Check every line below for the word "routing" and show those that hold it.
______________________________
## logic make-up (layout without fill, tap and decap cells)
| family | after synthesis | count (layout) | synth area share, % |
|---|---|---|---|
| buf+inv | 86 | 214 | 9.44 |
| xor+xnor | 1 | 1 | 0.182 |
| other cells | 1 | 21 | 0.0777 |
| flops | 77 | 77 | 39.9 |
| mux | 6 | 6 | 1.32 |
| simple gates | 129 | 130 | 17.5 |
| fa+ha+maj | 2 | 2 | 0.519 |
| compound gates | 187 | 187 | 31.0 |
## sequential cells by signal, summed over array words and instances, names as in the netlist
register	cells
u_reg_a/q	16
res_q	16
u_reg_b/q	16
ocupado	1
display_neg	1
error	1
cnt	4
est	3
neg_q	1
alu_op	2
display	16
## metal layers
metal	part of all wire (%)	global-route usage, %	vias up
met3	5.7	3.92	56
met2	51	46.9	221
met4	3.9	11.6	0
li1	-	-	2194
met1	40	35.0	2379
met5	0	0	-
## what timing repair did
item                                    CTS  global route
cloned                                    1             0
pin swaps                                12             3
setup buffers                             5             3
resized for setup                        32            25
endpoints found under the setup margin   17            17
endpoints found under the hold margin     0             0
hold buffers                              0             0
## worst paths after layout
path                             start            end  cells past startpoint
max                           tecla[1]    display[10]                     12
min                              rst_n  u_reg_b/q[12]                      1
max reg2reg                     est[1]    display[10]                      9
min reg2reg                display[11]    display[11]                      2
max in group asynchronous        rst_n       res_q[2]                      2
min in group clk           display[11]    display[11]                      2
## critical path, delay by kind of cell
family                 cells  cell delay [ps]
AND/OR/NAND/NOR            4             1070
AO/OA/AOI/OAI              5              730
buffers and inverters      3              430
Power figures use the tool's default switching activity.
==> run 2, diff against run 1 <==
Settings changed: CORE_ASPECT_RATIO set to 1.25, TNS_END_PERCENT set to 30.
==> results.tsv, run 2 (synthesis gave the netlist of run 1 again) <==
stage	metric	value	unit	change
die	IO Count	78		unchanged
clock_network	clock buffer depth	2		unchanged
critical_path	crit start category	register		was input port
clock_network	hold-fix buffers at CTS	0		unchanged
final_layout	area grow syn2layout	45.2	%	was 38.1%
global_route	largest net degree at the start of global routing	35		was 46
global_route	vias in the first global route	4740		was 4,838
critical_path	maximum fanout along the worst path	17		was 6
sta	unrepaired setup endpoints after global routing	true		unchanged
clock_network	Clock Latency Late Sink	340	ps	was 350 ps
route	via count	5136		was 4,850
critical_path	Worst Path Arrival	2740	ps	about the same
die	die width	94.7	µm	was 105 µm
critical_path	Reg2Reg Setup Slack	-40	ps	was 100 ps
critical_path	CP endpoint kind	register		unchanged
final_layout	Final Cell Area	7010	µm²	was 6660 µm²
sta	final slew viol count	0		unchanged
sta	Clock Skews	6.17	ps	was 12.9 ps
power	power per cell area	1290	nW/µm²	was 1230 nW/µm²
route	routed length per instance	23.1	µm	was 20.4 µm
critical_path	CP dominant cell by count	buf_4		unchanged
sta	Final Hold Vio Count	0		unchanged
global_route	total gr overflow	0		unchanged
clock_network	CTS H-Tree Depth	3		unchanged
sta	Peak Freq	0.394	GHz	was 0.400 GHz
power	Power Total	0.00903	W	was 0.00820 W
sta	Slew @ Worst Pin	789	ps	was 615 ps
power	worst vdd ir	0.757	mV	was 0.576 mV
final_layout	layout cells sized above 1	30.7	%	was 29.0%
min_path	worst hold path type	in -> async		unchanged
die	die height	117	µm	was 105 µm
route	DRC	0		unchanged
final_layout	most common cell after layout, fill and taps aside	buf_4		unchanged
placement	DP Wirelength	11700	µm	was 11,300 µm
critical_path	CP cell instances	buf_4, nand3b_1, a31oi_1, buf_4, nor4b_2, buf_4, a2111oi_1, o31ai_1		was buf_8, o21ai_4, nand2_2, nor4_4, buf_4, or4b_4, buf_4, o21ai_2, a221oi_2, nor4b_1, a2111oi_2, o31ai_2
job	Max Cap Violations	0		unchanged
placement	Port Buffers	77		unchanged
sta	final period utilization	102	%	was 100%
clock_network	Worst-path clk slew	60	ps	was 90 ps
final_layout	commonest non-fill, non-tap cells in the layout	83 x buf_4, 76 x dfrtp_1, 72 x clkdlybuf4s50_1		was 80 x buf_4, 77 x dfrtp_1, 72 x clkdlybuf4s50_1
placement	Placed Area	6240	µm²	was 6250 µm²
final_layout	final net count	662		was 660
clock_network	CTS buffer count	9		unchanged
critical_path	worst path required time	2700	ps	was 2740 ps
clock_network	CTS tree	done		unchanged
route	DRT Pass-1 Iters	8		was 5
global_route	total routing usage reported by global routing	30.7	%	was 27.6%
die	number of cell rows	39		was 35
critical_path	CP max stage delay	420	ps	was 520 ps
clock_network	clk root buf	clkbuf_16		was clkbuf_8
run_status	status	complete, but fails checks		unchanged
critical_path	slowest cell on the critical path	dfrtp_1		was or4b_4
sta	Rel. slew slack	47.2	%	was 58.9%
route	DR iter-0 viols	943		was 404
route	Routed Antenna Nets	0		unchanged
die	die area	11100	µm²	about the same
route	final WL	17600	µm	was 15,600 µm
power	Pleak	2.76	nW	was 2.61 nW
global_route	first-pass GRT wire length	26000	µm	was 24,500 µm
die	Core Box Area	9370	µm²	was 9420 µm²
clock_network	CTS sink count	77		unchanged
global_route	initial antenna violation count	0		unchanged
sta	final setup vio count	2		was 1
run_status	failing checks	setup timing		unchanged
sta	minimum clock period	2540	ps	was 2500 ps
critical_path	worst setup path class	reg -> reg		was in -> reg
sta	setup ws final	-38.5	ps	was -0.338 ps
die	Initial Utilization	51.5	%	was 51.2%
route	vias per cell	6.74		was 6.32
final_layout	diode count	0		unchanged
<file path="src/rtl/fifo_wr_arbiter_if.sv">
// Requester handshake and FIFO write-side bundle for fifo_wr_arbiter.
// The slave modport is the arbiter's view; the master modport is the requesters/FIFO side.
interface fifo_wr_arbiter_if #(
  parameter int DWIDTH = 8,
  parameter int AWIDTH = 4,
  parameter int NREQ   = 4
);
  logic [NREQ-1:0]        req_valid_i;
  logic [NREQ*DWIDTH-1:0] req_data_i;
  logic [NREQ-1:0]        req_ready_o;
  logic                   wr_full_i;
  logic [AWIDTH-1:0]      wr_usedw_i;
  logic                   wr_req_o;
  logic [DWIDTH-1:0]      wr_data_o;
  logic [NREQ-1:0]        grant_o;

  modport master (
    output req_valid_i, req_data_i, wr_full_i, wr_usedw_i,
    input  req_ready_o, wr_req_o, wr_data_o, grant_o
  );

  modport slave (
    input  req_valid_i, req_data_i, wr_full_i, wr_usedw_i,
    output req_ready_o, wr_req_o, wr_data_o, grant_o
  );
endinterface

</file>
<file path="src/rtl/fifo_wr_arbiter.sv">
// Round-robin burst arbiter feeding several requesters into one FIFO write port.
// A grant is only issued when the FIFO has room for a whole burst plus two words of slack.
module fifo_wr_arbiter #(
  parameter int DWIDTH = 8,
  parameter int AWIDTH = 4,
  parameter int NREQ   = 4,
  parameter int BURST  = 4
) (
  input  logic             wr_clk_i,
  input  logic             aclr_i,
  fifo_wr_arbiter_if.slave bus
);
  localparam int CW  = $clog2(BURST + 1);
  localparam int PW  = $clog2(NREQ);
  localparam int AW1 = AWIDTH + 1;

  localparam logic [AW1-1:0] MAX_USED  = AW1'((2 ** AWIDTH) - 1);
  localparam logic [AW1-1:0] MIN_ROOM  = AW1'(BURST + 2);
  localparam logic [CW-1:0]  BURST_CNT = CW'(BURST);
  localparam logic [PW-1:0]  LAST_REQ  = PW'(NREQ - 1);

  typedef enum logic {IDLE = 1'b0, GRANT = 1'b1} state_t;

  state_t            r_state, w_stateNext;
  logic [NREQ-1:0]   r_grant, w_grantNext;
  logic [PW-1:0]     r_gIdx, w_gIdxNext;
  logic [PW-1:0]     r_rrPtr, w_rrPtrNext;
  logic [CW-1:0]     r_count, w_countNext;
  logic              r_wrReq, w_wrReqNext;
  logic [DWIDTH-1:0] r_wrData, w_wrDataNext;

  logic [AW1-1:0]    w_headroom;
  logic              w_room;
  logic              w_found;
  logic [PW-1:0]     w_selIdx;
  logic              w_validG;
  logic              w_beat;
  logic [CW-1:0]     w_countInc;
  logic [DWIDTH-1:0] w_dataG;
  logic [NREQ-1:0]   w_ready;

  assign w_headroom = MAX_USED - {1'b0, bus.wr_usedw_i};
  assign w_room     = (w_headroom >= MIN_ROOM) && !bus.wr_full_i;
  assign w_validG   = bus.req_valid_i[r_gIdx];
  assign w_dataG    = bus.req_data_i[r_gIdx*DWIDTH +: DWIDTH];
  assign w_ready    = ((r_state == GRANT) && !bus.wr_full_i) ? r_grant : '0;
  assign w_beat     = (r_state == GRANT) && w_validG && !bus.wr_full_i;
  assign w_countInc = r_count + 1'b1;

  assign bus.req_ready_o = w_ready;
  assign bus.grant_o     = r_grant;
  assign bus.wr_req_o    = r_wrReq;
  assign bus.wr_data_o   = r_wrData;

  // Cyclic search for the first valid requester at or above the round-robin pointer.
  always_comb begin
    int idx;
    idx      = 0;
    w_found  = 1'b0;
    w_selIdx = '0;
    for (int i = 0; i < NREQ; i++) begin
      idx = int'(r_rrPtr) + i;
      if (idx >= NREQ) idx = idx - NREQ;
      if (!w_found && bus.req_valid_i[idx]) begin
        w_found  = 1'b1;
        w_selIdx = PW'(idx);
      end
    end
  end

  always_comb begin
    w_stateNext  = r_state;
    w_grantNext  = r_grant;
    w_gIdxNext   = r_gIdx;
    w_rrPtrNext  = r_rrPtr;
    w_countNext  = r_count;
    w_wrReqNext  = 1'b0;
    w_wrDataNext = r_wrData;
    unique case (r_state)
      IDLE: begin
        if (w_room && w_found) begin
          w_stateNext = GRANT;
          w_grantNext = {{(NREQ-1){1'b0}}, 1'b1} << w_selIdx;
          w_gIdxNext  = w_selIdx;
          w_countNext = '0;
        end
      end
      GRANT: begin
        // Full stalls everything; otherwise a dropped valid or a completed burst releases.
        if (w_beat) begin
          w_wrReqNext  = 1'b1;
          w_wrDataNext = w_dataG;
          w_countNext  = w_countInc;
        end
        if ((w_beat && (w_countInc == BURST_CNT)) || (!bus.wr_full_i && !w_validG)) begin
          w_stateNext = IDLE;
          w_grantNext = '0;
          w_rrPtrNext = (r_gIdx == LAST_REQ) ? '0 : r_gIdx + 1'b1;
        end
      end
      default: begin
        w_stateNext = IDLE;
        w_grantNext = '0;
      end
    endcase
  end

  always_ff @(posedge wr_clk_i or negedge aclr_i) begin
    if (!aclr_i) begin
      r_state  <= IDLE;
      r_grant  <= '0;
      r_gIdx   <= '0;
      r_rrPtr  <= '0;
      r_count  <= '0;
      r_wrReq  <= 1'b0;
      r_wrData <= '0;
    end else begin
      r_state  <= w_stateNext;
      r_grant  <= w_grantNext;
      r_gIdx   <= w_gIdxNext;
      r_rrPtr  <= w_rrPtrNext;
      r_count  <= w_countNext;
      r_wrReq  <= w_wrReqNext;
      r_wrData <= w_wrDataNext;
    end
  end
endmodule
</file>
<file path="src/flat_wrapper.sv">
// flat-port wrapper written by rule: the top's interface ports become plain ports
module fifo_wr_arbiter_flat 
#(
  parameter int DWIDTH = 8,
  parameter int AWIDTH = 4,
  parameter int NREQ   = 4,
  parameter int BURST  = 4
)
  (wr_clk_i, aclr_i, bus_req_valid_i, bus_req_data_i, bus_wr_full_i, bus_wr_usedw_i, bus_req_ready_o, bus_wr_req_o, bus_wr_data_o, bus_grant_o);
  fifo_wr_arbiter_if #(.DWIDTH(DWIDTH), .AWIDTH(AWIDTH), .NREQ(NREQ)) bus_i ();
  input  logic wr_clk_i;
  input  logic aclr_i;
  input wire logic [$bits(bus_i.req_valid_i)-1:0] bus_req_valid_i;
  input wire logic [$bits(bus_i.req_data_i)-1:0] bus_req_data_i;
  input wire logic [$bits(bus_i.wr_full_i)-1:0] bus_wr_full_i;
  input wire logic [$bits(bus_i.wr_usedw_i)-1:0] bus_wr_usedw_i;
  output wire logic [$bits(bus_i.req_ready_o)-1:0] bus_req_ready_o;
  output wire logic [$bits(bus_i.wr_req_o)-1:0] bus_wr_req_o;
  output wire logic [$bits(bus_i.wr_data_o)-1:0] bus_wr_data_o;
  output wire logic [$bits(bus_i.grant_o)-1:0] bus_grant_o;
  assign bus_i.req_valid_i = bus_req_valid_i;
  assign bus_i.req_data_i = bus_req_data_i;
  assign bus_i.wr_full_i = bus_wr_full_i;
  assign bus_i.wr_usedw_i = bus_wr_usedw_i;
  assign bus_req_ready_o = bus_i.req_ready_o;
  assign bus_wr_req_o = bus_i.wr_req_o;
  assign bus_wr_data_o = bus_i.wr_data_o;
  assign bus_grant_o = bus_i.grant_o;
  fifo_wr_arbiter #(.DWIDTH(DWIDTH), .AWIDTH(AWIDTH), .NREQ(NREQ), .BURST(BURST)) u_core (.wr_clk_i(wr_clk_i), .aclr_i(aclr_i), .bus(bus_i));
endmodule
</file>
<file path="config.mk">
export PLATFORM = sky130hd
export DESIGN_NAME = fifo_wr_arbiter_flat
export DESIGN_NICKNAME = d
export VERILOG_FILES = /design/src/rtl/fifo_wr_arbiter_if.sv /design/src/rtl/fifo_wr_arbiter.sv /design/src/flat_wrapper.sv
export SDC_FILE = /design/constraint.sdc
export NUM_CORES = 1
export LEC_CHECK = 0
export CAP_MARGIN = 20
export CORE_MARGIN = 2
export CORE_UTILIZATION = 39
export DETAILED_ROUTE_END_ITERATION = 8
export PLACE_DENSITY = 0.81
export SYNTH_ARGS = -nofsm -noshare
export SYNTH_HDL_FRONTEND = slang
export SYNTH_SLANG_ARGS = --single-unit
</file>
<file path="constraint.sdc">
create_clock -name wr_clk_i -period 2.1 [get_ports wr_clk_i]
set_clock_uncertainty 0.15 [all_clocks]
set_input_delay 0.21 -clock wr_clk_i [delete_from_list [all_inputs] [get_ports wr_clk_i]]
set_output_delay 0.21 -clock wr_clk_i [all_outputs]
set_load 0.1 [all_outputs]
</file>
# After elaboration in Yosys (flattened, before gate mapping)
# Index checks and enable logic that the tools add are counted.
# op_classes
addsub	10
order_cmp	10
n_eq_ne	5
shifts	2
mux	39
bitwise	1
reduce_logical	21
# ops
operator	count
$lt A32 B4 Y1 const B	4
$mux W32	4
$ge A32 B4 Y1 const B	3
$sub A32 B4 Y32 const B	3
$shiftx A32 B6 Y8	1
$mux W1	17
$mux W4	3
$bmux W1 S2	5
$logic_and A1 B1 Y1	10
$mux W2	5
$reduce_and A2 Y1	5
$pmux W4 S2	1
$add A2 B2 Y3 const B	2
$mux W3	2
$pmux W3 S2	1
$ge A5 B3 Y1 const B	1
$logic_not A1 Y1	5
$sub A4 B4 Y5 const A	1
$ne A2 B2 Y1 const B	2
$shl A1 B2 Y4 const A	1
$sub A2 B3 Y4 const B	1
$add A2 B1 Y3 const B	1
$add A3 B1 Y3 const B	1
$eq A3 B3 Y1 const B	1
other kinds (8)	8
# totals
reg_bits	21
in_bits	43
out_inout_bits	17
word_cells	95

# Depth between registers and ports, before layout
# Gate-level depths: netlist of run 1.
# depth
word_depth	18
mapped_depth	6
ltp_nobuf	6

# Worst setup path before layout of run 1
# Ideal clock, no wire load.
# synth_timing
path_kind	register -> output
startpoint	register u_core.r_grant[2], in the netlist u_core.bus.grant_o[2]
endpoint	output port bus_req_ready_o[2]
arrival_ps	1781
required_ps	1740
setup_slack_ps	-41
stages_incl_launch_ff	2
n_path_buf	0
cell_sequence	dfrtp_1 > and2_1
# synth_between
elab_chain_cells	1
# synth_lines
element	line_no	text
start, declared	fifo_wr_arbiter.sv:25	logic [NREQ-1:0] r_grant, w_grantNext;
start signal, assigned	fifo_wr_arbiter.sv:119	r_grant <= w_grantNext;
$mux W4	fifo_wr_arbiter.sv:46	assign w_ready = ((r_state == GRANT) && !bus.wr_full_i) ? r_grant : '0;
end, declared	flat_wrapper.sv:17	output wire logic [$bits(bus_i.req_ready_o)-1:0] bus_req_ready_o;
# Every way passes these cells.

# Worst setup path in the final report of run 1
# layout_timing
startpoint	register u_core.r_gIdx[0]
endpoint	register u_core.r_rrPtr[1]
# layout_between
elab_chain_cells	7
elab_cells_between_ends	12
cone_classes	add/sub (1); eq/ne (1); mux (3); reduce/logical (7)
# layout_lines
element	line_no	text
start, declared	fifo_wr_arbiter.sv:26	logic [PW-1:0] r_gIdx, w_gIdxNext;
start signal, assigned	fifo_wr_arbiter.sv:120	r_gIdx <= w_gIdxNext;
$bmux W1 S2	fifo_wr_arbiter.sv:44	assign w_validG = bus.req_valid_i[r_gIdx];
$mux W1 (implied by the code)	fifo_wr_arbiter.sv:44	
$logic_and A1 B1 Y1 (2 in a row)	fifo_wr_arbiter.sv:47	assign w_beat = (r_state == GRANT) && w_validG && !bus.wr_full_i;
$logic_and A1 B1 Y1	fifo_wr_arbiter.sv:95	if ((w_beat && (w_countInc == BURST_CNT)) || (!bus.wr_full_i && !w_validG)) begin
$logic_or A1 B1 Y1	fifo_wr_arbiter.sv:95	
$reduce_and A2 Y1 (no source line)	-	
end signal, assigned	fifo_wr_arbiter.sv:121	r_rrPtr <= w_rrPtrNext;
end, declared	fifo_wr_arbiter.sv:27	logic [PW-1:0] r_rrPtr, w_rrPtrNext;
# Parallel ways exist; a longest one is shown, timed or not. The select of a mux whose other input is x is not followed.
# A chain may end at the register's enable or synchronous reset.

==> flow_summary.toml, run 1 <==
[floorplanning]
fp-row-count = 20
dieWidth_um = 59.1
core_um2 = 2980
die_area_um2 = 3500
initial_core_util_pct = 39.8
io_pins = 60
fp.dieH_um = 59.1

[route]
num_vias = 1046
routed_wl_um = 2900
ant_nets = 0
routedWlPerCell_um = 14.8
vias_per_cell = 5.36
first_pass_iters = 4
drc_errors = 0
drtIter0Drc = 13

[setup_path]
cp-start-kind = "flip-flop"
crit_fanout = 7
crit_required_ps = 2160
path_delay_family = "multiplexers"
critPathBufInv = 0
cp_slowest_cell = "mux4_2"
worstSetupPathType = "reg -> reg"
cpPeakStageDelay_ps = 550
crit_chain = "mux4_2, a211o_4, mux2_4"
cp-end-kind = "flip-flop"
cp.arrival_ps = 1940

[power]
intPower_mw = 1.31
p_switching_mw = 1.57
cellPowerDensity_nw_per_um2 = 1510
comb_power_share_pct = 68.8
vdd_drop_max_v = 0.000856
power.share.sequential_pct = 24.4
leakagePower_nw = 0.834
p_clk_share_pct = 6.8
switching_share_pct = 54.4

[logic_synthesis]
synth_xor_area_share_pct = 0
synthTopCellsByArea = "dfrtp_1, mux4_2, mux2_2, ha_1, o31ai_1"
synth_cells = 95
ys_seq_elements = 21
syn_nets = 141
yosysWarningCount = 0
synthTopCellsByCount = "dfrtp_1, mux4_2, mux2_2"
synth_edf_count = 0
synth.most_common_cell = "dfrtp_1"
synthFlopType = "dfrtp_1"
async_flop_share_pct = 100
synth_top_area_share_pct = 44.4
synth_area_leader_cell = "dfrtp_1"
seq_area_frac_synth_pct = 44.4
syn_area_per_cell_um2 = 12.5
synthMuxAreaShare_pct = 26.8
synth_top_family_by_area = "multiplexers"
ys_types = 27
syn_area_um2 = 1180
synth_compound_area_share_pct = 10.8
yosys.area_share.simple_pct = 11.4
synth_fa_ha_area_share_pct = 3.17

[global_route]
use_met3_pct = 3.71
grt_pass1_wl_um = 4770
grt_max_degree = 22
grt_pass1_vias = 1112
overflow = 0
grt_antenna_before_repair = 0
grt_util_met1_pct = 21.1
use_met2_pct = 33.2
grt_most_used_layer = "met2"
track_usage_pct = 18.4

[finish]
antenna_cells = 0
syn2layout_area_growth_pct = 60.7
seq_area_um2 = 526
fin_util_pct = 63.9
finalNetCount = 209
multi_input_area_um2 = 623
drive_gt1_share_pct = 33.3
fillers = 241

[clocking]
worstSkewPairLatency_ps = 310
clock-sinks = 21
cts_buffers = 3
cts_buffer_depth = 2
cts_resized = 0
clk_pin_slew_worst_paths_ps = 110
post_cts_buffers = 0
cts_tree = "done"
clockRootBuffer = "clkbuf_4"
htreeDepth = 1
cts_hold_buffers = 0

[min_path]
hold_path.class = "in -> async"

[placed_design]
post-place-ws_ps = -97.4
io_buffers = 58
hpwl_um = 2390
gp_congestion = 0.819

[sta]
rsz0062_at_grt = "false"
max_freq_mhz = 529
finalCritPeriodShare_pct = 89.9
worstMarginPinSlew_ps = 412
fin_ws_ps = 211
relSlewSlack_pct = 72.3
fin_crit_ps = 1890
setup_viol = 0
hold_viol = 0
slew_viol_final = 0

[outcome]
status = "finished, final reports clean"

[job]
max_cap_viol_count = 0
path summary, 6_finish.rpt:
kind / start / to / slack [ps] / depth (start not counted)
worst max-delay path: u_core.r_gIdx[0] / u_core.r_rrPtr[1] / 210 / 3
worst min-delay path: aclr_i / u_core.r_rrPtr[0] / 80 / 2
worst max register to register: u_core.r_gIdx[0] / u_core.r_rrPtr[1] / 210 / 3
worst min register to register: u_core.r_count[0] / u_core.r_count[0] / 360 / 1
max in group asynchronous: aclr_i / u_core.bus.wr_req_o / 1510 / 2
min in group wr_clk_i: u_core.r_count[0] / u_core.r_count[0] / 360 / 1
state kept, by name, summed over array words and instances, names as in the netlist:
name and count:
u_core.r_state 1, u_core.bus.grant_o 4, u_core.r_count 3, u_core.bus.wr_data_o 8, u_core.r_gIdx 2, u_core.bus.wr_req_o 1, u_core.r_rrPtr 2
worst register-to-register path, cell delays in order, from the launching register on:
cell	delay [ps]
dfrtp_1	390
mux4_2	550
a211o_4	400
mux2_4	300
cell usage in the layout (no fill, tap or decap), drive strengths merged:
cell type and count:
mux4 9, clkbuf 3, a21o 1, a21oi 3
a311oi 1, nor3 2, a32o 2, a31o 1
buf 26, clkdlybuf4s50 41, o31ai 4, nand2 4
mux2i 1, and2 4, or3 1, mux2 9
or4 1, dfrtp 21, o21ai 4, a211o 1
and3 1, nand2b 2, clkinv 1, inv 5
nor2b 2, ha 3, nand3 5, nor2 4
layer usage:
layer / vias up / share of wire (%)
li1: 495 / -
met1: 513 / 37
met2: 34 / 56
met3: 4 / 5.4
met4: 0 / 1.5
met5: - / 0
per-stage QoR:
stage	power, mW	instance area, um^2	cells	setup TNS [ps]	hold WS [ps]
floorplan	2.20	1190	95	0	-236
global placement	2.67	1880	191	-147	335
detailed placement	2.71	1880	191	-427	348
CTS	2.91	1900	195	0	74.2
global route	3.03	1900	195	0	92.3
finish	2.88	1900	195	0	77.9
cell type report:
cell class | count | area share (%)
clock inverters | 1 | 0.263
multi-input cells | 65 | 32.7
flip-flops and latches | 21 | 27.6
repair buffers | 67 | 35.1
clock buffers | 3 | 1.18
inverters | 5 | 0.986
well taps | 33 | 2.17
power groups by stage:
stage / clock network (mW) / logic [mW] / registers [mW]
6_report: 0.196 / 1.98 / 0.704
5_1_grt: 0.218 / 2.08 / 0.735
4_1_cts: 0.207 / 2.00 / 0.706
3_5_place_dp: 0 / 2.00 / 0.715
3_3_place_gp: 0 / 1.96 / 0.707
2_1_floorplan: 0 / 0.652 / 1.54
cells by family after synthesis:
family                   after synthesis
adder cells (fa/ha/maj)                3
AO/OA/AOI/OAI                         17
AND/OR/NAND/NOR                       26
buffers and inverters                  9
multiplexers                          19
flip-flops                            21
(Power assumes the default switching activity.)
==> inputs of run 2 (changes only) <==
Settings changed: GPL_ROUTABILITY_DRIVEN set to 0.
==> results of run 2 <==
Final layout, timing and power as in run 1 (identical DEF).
______________________________
▸ Answer below
global_route	largest net degree at the start of global routing	35		was 46
sta	unrepaired setup endpoints after global routing	true		unchanged
global_route	total routing usage reported by global routing	30.7	%	was 27.6%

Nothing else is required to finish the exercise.